Modern Data Streaming and Processing with Apache Kafka and NoSQL - BYOL [HOL4394]
Modern microservice-based architecture needs to exchange data in a fast and reliable way. The use of distributed streaming platforms such as Apache Kafka makes the job easier, but that's not enough. Applications also use NoSQL databases to store information that comes from one or more sources. So it makes perfect sense to use Kafka and NoSQL to create a distributed streaming and processing pipeline between applications. This hands-on lab explores such architecture, deploying applications with Cloud technologies such as Redis NoSQL Database and sending events to a second application with Kafka and Jakarta EE technologies such as JNoSQL to connect to the database and receive Kafka messages as CDI events.
Please have your laptop ready with these tools, so your experience is smooth while working the lab!
- Java 8
- Maven 3 or higher Configured
- Docker 17.12.1-ce or higher
- Docker Compose 1.21.2 or higher
- Any IDE that supports maven and Java 8
Hands on Lab
This workshop is divided in four steps.
Connecting to Kafka: This step connects your Java code to a Kafka instance, using Kafka's native library
Connecting to NoSQL: This step connects your Java code to a NoSQL database instance, using EE4J's JNoSQL project
Streaming Kafka Events as CDI: This step updates your Java code and now events are received as CDI events
Running in the Cloud: This last step brings all the previous together to create a data processing pipeline
For this lab, we'll use a standard Industrial IoT use case for process temperature control - we will receive temperature readings from multiple devices and need to check for alarming conditions. We also want to have a dashboard with the current temperature for each device.

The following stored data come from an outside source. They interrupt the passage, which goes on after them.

===== src/hw/can_rx_mailbox.sv =====
// Purpose: One receive mailbox, plain or overwrite mode
// Assumes: Store is issued only when can_accept is high
// Notes:   Lost flag set beats status read clear
`timescale 1ns/10ps
`default_nettype none
module can_rx_mailbox
  import can_lp_pkg::*;
(
  input  wire logic              mclk,
  input  wire logic              sys_rst,
  input  wire logic              active,
  input  wire logic              cfg_write,
  input  wire mb_mode_e          cfg_mode,
  input  wire logic [ID_W-1:0]   cfg_id,
  input  wire logic [ID_W-1:0]   cfg_mask,
  input  wire logic              transfer_command,
  input  wire logic              status_read,
  input  wire logic [ID_W-1:0]   msg_id,
  input  wire logic [DATA_W-1:0] msg_data_low,
  input  wire logic [DATA_W-1:0] msg_data_high,
  input  wire logic              store,
  input  wire logic              unclaimed,
  output logic                   can_accept,
  output logic                   mailbox_ready,
  output logic                   message_lost_flag,
  output logic [DATA_W-1:0]      mailbox_data_low,
  output logic [DATA_W-1:0]      mailbox_data_high
);

  mb_mode_e          mode_reg,  mode_next;
  logic [ID_W-1:0]   id_reg,    id_next;
  logic [ID_W-1:0]   mask_reg,  mask_next;
  logic              ready_reg, ready_next;
  logic              lost_reg,  lost_next;
  logic [DATA_W-1:0] low_reg,   low_next;
  logic [DATA_W-1:0] high_reg,  high_next;
  logic              id_match;

  assign id_match = active && (mode_reg != MB_DISABLED) &&
                    (((msg_id ^ id_reg) & mask_reg) == '0);
  // Full plain mailbox refuses so a later one can take the frame
  assign can_accept = id_match &&
                      (mode_reg == MB_RX_OVERWRITE || !ready_reg);

  always_comb begin
    mode_next  = mode_reg;
    id_next    = id_reg;
    mask_next  = mask_reg;
    ready_next = ready_reg;
    lost_next  = lost_reg;
    low_next   = low_reg;
    high_next  = high_reg;
    if (status_read) begin
      lost_next = 1'b0;
    end
    if (cfg_write) begin
      mode_next  = cfg_mode;
      id_next    = cfg_id;
      mask_next  = cfg_mask;
      ready_next = 1'b0;
      lost_next  = 1'b0;
    end else if (store) begin
      low_next   = msg_data_low;
      high_next  = msg_data_high;
      ready_next = 1'b1;
      if (ready_reg) begin
        lost_next = 1'b1;
      end
    end else begin
      if (transfer_command) begin
        ready_next = 1'b0;
      end
      if (unclaimed && id_match && ready_reg && mode_reg == MB_RX) begin
        lost_next = 1'b1;
      end
    end
  end

  always_ff @(posedge mclk or posedge sys_rst) begin
    if (sys_rst) begin
      mode_reg  <= MB_DISABLED;
      id_reg    <= '0;
      mask_reg  <= '0;
      ready_reg <= 1'b0;
      lost_reg  <= 1'b0;
      low_reg   <= '0;
      high_reg  <= '0;
    end else begin
      mode_reg  <= mode_next;
      id_reg    <= id_next;
      mask_reg  <= mask_next;
      ready_reg <= ready_next;
      lost_reg  <= lost_next;
      low_reg   <= low_next;
      high_reg  <= high_next;
    end
  end

  assign mailbox_ready     = ready_reg;
  assign message_lost_flag = lost_reg;
  assign mailbox_data_low  = low_reg;
  assign mailbox_data_high = high_reg;
endmodule // can_rx_mailbox
`default_nettype wire


===== src/hw/can_lowpower_init_rx_mailbox.sv =====
// Purpose: CAN low-power control, bus sync, error counts, irq, rx mailboxes
// Assumes: Frame decode upstream on mclk; can_rx is the raw pin
// Notes:   Control and status are plain ports, no register bus
// Notes on behaviour
// - Low power: no frames, mailboxes inactive
// - Sleep and awake flags exclusive, zero after reset
// - Awake only after eleven recessive bits
// - Sleep request waits for pending transmissions first
// - Each flag setting clears the other
// - Sleeping disables reception, freezes error counters
// - Reception stays open while draining before sleep
// - Wake resync on eleven recessive bits, flag awake
// - Idle bus: transmit allowed eleven bits later
// - Busy bus: resync at interframe, frame dropped
// - Enable resets protocol, counters and error flags
// - Autobaud listening locks counters, no transmit
// - Enable and disable writes edit mask, reset masked
// - Error state and warning sources above 96
// - Frame edges capture timer, rollover flagged
// - Level sources self clear, timer flags on read
// - Receive mailbox ready handling with transfer command
// - Plain mailbox keeps data, flags lost message
// - Overwrite mailbox replaces data, flags lost message
// - Lowest numbered accepting mailbox takes the frame
`timescale 1ns/10ps
`default_nettype none
module can_lowpower_init_rx_mailbox
  import can_lp_pkg::*;
(
  input  wire logic              mclk,
  input  wire logic              sys_rst,
  input  wire logic              can_rx,
  input  wire logic [DIV_W-1:0]  bit_period,
  input  wire logic              controller_enable,
  input  wire logic              low_power_request,
  input  wire logic              autobaud_listen,
  input  wire logic              tx_pending,
  input  wire logic              rec_inc,
  input  wire logic              rec_dec,
  input  wire logic              tec_inc,
  input  wire logic              tec_dec,
  input  wire logic              sof_event,
  input  wire logic              eof_event,
  input  wire logic              rx_frame_valid,
  input  wire logic [ID_W-1:0]   rx_frame_id,
  input  wire logic [DATA_W-1:0] rx_frame_data_low,
  input  wire logic [DATA_W-1:0] rx_frame_data_high,
  input  wire logic [NUM_MB-1:0] mb_cfg_write,
  input  wire mb_mode_e          mb_cfg_mode,
  input  wire logic [ID_W-1:0]   mb_cfg_id,
  input  wire logic [ID_W-1:0]   mb_cfg_mask,
  input  wire logic [NUM_MB-1:0] transfer_command,
  input  wire logic [NUM_MB-1:0] mb_status_read,
  input  wire logic              int_enable_write,
  input  wire logic              int_disable_write,
  input  wire logic [IRQ_W-1:0]  int_write_bits,
  input  wire logic              status_read,
  output logic                   low_power_flag,
  output logic                   bus_awake_flag,
  output logic                   tx_allowed,
  output logic                   rx_enabled,
  output logic                   listen_only,
  output logic                   protocol_reset,
  output logic [CNT_W-1:0]       rec_count,
  output logic [CNT_W-1:0]       tec_count,
  output logic [IRQ_W-1:0]       global_status_register,
  output logic [IRQ_W-1:0]       interrupt_mask_register,
  output logic                   irq,
  output logic [TIMER_W-1:0]     timestamp_capture,
  output logic [NUM_MB-1:0]      mailbox_ready,
  output logic [NUM_MB-1:0]      message_lost_flag,
  output logic [DATA_W-1:0]      mailbox_data_low  [NUM_MB],
  output logic [DATA_W-1:0]      mailbox_data_high [NUM_MB]
);

  // Pin synchroniser; only rx_s2_reg is read by logic
  logic rx_s1_reg;
  logic rx_s2_reg;
  always_ff @(posedge mclk or posedge sys_rst) begin
    if (sys_rst) begin
      rx_s1_reg <= 1'b1;
      rx_s2_reg <= 1'b1;
    end else begin
      rx_s1_reg <= can_rx;
      rx_s2_reg <= rx_s1_reg;
    end
  end

  // Bit-time enable from a divider
  logic [DIV_W-1:0] div_reg, div_next;
  logic             bit_tick;
  assign bit_tick = (div_reg >= bit_period);
  always_comb begin
    div_next = bit_tick ? '0 : div_reg + 16'h0001;
  end
  always_ff @(posedge mclk or posedge sys_rst) begin
    if (sys_rst) begin
      div_reg <= '0;
    end else begin
      div_reg <= div_next;
    end
  end

  // Power and synchronisation state
  pwr_state_e        state_reg,  state_next;
  logic [SYNC_W-1:0] sync_cnt_reg, sync_cnt_next;
  logic              sleep_reg,  sleep_next;
  logic              awake_reg,  awake_next;
  logic              en_d_reg;
  logic              enable_rise;
  assign enable_rise = controller_enable && !en_d_reg;

  always_comb begin
    state_next    = state_reg;
    sync_cnt_next = sync_cnt_reg;
    sleep_next    = sleep_reg;
    awake_next    = awake_reg;
    if (!controller_enable) begin
      state_next = PWR_DISABLED;
      sleep_next = 1'b0;
      awake_next = 1'b0;
    end else if (enable_rise) begin
      state_next    = PWR_SYNC;
      sync_cnt_next = '0;
    end else begin
      unique case (state_reg)
        PWR_DISABLED: state_next = PWR_SYNC;
        PWR_SYNC: begin
          if (bit_tick) begin
            if (!rx_s2_reg) begin
              sync_cnt_next = '0;
            end else if (sync_cnt_reg == SYNC_LAST) begin
              state_next = PWR_AWAKE;
              awake_next = 1'b1;
              sleep_next = 1'b0;
            end else begin
              sync_cnt_next = sync_cnt_reg + 4'h1;
            end
          end
        end
        PWR_AWAKE: begin
          if (low_power_request) begin
            state_next = PWR_DRAIN;
          end
        end
        PWR_DRAIN: begin
          if (!low_power_request) begin
            state_next = PWR_AWAKE;
          end else if (!tx_pending) begin
            state_next = PWR_SLEEP;
            sleep_next = 1'b1;
            awake_next = 1'b0;
          end
        end
        PWR_SLEEP: begin
          if (!low_power_request) begin
            state_next    = PWR_SYNC;
            sync_cnt_next = '0;
          end
        end
      endcase
    end
  end

  always_ff @(posedge mclk or posedge sys_rst) begin
    if (sys_rst) begin
      state_reg    <= PWR_DISABLED;
      sync_cnt_reg <= '0;
      sleep_reg    <= 1'b0;
      awake_reg    <= 1'b0;
      en_d_reg     <= 1'b0;
    end else begin
      state_reg    <= state_next;
      sync_cnt_reg <= sync_cnt_next;
      sleep_reg    <= sleep_next;
      awake_reg    <= awake_next;
      en_d_reg     <= controller_enable;
    end
  end

  assign low_power_flag = sleep_reg;
  assign bus_awake_flag = awake_reg;
  assign protocol_reset = enable_rise;
  // Draining still hears frames that beat our last transmission
  assign rx_enabled = (state_reg == PWR_AWAKE || state_reg == PWR_DRAIN) &&
                      !sleep_reg;
  assign tx_allowed = rx_enabled && !autobaud_listen;
  assign listen_only = autobaud_listen;

  // Error counters
  logic [CNT_W-1:0] rec_reg, rec_next;
  logic [CNT_W-1:0] tec_reg, tec_next;
  logic             cnt_frozen;
  assign cnt_frozen = sleep_reg || autobaud_listen ||
                      state_reg == PWR_DISABLED;

  always_comb begin
    rec_next = rec_reg;
    tec_next = tec_reg;
    if (enable_rise) begin
      rec_next = '0;
      tec_next = '0;
    end else if (!cnt_frozen) begin
      if (rec_inc && rec_reg < ERR_BUSOFF_LIMIT) begin
        rec_next = rec_reg + ERR_RX_STEP;
      end else if (rec_dec && rec_reg != '0) begin
        rec_next = rec_reg - ERR_DEC_STEP;
      end
      // Saturate near bus-off so the counter cannot wrap
      if (tec_inc && tec_reg < ERR_BUSOFF_LIMIT) begin
        tec_next = tec_reg + ERR_TX_STEP;
      end else if (tec_dec && tec_reg != '0) begin
        tec_next = tec_reg - ERR_DEC_STEP;
      end
    end
  end

  always_ff @(posedge mclk or posedge sys_rst) begin
    if (sys_rst) begin
      rec_reg <= '0;
      tec_reg <= '0;
    end else begin
      rec_reg <= rec_next;
      tec_reg <= tec_next;
    end
  end

  assign rec_count = rec_reg;
  assign tec_count = tec_reg;

  logic bus_off;
  logic err_passive;
  logic err_active;
  logic err_warn;
  assign bus_off     = tec_reg >= ERR_BUSOFF_LIMIT;
  assign err_passive = !bus_off && (tec_reg >= ERR_PASSIVE_LIMIT ||
                                    rec_reg >= ERR_PASSIVE_LIMIT);
  assign err_active  = !bus_off && !err_passive;
  assign err_warn    = err_active && (tec_reg > ERR_WARN_LIMIT ||
                                      rec_reg > ERR_WARN_LIMIT);

  // Timer, timestamp and the two read-cleared sources
  logic [TIMER_W-1:0] timer_reg, timer_next;
  logic [TIMER_W-1:0] stamp_reg, stamp_next;
  logic               ovf_reg,   ovf_next;
  logic               tsf_reg,   tsf_next;
  logic               stamp_set;
  logic               ovf_set;
  assign stamp_set = sof_event || eof_event;
  assign ovf_set   = bit_tick && timer_reg == TIMER_MAX;

  always_comb begin
    timer_next = bit_tick ? timer_reg + 16'h0001 : timer_reg;
    stamp_next = stamp_set ? timer_reg : stamp_reg;
    // Set beats the read clear so no edge is lost
    ovf_next = ovf_set || (ovf_reg && !status_read);
    tsf_next = stamp_set || (tsf_reg && !status_read);
  end

  always_ff @(posedge mclk or posedge sys_rst) begin
    if (sys_rst) begin
      timer_reg <= '0;
      stamp_reg <= '0;
      ovf_reg   <= 1'b0;
      tsf_reg   <= 1'b0;
    end else begin
      timer_reg <= timer_next;
      stamp_reg <= stamp_next;
      ovf_reg   <= ovf_next;
      tsf_reg   <= tsf_next;
    end
  end

  assign timestamp_capture = stamp_reg;

  // Receive mailboxes
  logic [NUM_MB-1:0] mb_accept;
  logic [NUM_MB-1:0] mb_store;
  logic              claimed;
  logic              frame_in;
  assign frame_in = rx_frame_valid && rx_enabled;

  always_comb begin
    claimed  = 1'b0;
    mb_store = '0;
    for (int i = 0; i < NUM_MB; i++) begin
      mb_store[i] = frame_in && mb_accept[i] && !claimed;
      claimed     = claimed || mb_accept[i];
    end
  end

  for (genvar g = 0; g < NUM_MB; g++) begin : g_mb
    can_rx_mailbox u_mb (
      .mclk              (mclk),
      .sys_rst           (sys_rst),
      .active            (rx_enabled),
      .cfg_write         (mb_cfg_write[g]),
      .cfg_mode          (mb_cfg_mode),
      .cfg_id            (mb_cfg_id),
      .cfg_mask          (mb_cfg_mask),
      .transfer_command  (transfer_command[g]),
      .status_read       (mb_status_read[g]),
      .msg_id            (rx_frame_id),
      .msg_data_low      (rx_frame_data_low),
      .msg_data_high     (rx_frame_data_high),
      .store             (mb_store[g]),
      .unclaimed         (frame_in && !claimed),
      .can_accept        (mb_accept[g]),
      .mailbox_ready     (mailbox_ready[g]),
      .message_lost_flag (message_lost_flag[g]),
      .mailbox_data_low  (mailbox_data_low[g]),
      .mailbox_data_high (mailbox_data_high[g])
    );
  end

  // Interrupt status and mask; a set bit in the mask means enabled
  logic [IRQ_W-1:0] mask_reg, mask_next;
  always_comb begin
    global_status_register                  = '0;
    global_status_register[IRQ_ERR_ACTIVE]  = err_active;
    global_status_register[IRQ_WARN]        = err_warn;
    global_status_register[IRQ_ERR_PASSIVE] = err_passive;
    global_status_register[IRQ_BUS_OFF]     = bus_off;
    global_status_register[IRQ_SLEEP]       = sleep_reg;
    global_status_register[IRQ_WAKE]        = awake_reg;
    global_status_register[IRQ_TIMER_OVF]   = ovf_reg;
    global_status_register[IRQ_TIMESTAMP]   = tsf_reg;
    global_status_register[IRQ_MB_BASE +: NUM_MB] = mailbox_ready;
  end

  always_comb begin
    mask_next = mask_reg;
    if (int_enable_write) begin
      mask_next = mask_next | int_write_bits;
    end
    if (int_disable_write) begin
      mask_next = mask_next & ~int_write_bits;
    end
  end

  always_ff @(posedge mclk or posedge sys_rst) begin
    if (sys_rst) begin
      mask_reg <= INT_MASK_RESET;
    end else begin
      mask_reg <= mask_next;
    end
  end

  assign interrupt_mask_register = mask_reg;
  assign irq = |(global_status_register & mask_reg);
endmodule // can_lowpower_init_rx_mailbox
`default_nettype wire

The Temperature Readings have the following fields:
- Device ID (String)
- Timestamp (long)
- Temperature (in Celsius - double)
A Device has the follwing fields:
- Device ID (String)
- Last Temperature Reading (Temperature Reading)
- Device Name (String)
The alarms we want to generate are:
- No messages for 5 minutes (or the last message was sent more than 5 minutes ago)
- Temperature is more than X Celsius degrees
The dashboard will be served using a REST API so that multiple clients can consume the data.
So, the demo environment has:
- 2 device simulators that will send Kafka messages with Temperature Readings;
- A server to receive this readings and check for alarming conditions and store data for the dashboard
- The same server to provide dashboard data over REST
We'll provide the device simulators and a dashboard client, and your job is to develop the server that receives the readings first as Kafka events, later as CDI events, storing them in a Key-Value (Redis) database so that when a dashboard client asks for data, it'll be returned by your service.
The four steps in the lab will enable you to develop such server, and we hope that this can serve as starting point for many other different use cases. There are different ways to do this processing (for example, using Kafka Streams) that can be explored later!